Tissue (~100 mg) was homogenized in 1 ml ice-cold homogenization buffer (20 mM Tris-HCl, pH 7.4, 5 mM EDTA, 0.25 mM EGTA, 10 mM Na4P2O7, 1% NP-40, protease and phosphatase inhibitor cocktails (Roche Diagnostics, Indianapolis, IN)), and centrifuged at 6,000 rcf at 4°C for 15 minutes. The supernatant was taken, and protein concentration was determined by the Bradford-coomassie method (Thermo Scientific, Waltham, MA). 100 μg of protein were loaded and resolved by SDS-PAGE using a 4–12% gradient gel or a 15% gel and electroblotted onto polyvinylidene difluoride membrane (DuPont, Boston, MA) using a semi-dry or wet-transfer cell. The membrane was then blocked for 60 minutes at room temperature in wash buffer containing 5% (w/v) nonfat dried milk or bovine serum albumin, and incubated overnight with primary antibody. After washing, membranes were incubated with horseradish peroxidase-conjugated secondary antibody (Cell Signaling Technology, Danvers, MA) for 60 minutes. Detection was performed with enhanced chemiluminescence.

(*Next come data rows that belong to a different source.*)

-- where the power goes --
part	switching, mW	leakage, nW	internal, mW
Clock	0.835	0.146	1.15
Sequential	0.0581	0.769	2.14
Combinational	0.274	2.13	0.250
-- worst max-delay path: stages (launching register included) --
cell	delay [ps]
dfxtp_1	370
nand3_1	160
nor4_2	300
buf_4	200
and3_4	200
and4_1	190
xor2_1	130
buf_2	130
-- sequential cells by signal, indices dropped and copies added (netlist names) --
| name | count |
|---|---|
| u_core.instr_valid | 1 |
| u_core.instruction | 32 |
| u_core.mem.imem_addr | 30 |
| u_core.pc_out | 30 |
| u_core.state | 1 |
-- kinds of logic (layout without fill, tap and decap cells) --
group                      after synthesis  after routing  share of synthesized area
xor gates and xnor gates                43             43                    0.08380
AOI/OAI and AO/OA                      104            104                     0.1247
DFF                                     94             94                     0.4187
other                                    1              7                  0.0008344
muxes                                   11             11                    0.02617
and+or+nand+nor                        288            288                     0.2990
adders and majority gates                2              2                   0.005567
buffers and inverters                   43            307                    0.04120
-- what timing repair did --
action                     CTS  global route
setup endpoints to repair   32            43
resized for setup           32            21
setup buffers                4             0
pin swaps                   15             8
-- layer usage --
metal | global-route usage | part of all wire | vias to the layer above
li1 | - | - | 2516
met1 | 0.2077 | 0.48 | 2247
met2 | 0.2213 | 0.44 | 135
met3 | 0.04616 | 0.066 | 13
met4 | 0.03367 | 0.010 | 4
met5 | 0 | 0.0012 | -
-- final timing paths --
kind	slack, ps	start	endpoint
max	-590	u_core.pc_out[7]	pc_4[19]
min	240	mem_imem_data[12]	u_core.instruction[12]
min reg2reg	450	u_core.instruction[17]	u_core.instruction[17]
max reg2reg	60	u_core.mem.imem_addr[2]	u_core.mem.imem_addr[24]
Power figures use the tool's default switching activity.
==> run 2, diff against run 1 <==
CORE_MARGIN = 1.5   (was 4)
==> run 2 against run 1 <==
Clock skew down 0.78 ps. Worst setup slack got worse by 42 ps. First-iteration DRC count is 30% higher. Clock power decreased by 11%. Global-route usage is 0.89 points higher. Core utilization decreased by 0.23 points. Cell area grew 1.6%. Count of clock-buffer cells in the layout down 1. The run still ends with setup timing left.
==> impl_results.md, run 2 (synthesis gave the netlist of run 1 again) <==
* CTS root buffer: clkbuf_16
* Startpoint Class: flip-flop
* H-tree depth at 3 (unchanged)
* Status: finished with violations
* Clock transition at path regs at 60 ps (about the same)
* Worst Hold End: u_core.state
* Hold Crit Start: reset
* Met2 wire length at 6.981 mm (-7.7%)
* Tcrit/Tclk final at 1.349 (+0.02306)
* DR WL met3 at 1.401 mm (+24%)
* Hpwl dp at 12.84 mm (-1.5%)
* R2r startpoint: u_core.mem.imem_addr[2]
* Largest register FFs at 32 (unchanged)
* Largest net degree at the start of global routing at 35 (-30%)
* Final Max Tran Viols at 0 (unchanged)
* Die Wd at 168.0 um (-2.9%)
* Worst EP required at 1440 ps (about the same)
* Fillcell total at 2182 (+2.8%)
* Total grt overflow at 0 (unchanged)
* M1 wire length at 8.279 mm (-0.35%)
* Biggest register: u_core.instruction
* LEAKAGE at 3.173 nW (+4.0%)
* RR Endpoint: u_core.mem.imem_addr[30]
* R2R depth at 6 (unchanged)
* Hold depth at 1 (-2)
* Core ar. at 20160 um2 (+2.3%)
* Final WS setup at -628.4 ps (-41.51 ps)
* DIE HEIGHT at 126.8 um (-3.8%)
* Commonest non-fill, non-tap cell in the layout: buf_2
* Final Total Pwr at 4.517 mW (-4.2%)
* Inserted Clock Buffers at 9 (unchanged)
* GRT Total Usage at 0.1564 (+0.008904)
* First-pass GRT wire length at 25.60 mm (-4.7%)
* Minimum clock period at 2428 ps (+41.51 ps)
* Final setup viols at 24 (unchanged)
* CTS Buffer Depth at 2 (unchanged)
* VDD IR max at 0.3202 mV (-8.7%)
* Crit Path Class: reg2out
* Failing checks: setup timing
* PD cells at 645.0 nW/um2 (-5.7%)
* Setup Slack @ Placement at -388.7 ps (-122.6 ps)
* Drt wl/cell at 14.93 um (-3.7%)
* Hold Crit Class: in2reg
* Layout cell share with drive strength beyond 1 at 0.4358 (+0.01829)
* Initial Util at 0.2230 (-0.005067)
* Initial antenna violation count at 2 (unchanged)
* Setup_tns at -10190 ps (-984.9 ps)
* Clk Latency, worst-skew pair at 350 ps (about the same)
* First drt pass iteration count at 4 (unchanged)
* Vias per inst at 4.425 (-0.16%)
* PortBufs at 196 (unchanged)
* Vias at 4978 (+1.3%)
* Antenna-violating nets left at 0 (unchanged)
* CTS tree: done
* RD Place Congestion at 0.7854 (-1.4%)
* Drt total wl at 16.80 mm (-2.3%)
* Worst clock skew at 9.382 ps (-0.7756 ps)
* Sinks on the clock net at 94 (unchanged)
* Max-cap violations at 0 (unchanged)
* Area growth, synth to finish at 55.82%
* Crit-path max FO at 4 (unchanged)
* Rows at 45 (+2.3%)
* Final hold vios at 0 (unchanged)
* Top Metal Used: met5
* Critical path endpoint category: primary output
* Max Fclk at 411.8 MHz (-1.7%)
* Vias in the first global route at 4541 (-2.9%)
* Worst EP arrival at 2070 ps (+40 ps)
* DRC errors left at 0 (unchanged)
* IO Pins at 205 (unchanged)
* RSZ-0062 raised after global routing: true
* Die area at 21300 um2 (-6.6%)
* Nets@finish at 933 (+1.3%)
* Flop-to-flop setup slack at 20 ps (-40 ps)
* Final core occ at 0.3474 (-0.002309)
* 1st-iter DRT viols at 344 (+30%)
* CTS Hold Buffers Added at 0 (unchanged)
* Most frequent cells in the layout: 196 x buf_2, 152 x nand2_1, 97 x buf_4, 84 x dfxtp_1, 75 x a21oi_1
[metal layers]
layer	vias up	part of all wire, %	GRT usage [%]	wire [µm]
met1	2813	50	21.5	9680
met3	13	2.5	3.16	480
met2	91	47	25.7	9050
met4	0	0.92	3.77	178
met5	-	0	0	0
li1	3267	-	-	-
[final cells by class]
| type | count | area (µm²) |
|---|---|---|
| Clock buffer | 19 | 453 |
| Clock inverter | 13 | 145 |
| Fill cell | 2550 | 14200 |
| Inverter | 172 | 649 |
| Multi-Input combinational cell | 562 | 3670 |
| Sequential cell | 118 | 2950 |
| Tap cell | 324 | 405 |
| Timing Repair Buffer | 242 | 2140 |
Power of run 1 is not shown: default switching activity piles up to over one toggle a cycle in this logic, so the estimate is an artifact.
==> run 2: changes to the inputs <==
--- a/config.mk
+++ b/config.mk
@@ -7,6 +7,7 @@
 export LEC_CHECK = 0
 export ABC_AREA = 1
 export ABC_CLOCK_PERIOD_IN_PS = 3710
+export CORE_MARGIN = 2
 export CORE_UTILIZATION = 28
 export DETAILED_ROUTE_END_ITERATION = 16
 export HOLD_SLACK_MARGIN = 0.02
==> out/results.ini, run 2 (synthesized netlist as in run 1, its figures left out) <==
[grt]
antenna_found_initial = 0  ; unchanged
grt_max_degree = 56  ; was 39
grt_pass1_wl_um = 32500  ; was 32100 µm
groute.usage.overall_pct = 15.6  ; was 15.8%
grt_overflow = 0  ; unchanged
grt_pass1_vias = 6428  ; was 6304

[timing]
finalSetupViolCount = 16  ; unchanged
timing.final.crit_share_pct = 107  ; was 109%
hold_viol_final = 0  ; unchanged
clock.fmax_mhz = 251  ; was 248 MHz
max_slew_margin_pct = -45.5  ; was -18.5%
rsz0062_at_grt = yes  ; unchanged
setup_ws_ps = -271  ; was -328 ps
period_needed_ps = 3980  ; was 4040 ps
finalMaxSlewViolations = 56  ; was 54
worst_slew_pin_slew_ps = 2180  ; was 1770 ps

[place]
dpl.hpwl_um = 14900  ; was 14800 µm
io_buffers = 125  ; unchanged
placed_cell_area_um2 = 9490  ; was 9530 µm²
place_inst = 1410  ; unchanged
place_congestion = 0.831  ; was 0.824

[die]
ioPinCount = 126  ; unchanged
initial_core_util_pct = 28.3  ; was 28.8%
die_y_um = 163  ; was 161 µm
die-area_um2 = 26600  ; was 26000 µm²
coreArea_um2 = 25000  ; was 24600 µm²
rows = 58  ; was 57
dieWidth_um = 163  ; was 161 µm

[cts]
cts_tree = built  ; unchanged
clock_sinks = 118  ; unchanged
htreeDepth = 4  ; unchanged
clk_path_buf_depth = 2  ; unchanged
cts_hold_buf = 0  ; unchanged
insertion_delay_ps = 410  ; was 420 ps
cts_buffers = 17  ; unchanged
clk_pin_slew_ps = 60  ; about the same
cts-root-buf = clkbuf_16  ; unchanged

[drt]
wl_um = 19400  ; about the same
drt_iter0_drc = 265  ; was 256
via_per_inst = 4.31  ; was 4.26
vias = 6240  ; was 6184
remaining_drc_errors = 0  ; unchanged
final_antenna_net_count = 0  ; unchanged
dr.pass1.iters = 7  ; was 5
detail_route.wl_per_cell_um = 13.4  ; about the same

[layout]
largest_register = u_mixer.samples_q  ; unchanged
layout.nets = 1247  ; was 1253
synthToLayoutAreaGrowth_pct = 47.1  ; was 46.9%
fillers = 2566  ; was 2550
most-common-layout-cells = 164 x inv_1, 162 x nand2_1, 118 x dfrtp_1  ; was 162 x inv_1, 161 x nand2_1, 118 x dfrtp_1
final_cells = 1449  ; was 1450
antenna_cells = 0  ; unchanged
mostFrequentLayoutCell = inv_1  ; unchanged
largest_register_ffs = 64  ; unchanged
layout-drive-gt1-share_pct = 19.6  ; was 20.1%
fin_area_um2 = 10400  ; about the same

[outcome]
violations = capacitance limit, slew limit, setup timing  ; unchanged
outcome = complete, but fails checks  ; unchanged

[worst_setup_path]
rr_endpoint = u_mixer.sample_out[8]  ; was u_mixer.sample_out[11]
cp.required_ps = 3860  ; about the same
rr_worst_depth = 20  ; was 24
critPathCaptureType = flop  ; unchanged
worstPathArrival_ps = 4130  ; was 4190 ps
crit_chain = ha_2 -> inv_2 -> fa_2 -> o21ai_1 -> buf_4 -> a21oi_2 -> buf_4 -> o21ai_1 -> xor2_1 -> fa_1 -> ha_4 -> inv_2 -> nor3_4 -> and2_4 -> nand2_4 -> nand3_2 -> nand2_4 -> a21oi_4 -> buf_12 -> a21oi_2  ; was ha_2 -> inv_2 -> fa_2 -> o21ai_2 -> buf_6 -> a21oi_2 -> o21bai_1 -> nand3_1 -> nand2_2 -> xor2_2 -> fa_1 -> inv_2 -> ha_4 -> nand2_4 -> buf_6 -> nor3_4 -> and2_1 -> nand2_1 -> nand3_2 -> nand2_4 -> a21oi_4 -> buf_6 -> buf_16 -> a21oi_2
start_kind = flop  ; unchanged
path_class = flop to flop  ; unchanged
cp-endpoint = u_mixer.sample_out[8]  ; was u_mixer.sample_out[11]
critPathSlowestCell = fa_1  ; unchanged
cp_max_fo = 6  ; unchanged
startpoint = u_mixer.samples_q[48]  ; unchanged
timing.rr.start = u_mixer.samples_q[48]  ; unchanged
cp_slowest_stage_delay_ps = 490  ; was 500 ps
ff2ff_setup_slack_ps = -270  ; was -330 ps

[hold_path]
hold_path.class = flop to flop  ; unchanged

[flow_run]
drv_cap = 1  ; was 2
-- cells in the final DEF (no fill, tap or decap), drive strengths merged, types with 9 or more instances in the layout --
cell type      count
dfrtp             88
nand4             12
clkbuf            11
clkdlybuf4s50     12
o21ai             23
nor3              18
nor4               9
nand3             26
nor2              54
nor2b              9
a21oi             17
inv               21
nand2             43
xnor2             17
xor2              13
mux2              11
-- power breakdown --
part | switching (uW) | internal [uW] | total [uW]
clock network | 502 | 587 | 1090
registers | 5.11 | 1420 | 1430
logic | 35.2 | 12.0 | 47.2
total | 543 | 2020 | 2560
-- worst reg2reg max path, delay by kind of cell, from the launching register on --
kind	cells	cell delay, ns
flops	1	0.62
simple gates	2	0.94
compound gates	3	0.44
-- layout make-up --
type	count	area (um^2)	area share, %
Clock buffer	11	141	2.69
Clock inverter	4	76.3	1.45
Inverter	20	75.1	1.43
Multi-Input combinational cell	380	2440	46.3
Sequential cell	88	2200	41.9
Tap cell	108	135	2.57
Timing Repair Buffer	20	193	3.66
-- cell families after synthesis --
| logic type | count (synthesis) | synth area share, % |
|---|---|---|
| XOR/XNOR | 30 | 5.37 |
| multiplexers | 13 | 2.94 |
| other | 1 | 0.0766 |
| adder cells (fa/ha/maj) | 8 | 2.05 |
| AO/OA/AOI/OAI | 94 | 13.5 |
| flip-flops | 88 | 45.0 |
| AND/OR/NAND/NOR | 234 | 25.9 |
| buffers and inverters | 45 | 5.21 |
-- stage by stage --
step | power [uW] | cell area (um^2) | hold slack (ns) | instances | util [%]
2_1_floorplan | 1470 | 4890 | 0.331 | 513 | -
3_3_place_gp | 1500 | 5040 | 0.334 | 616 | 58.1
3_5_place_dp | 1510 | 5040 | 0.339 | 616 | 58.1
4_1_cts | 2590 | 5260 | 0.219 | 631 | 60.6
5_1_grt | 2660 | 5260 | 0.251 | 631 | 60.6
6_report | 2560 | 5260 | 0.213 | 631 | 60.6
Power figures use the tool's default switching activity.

For PKCε translocation, cytoplasm and plasma membrane were separated by ultracentrifugation as previously described [25, 26], and Western blotting was performed as described above.

Akt, phosphorylated Akt (Ser473), PKCε, phosphorylated Jnk, and BiP antibodies were purchased from Cell Signaling Technology (Danvers, MA). Sodium potassium ATPase antibody and Calnexin antibody were purchased from Abcam Inc. (Cambridge, MA). GAPDH and Caspase 1 p10 antibodies were purchased from Santa Cruz Biotechnology Inc. (Dallas, TX). Jnk antibody was purchased from EMD/Millipore/Upstate. β-actin antibody was purchased from Sigma (St. Louis, MO).

Quantitative PCR

Total RNA was extracted from ~15 mg liver using RNeasy mini kit (Qiagen, Valencia, CA). RNA was reverse-transcribed into cDNA with the use of the QuantiTect Reverse Transcription Kit (Qiagen, Valencia, CA). The abundance of transcripts was assessed by real-time PCR on an Applied Biosystems 7500 Fast Real-Time PCR System (Applied Biosystems, Carlsbad, CA) with a SYBR Green detection system (Stratagene, La Jolla, CA). The expression data for each gene of interest were against β-actin as the invariant control and relative expression determined using amplification efficiencies [27]. Primer sequences are shown in Table 1.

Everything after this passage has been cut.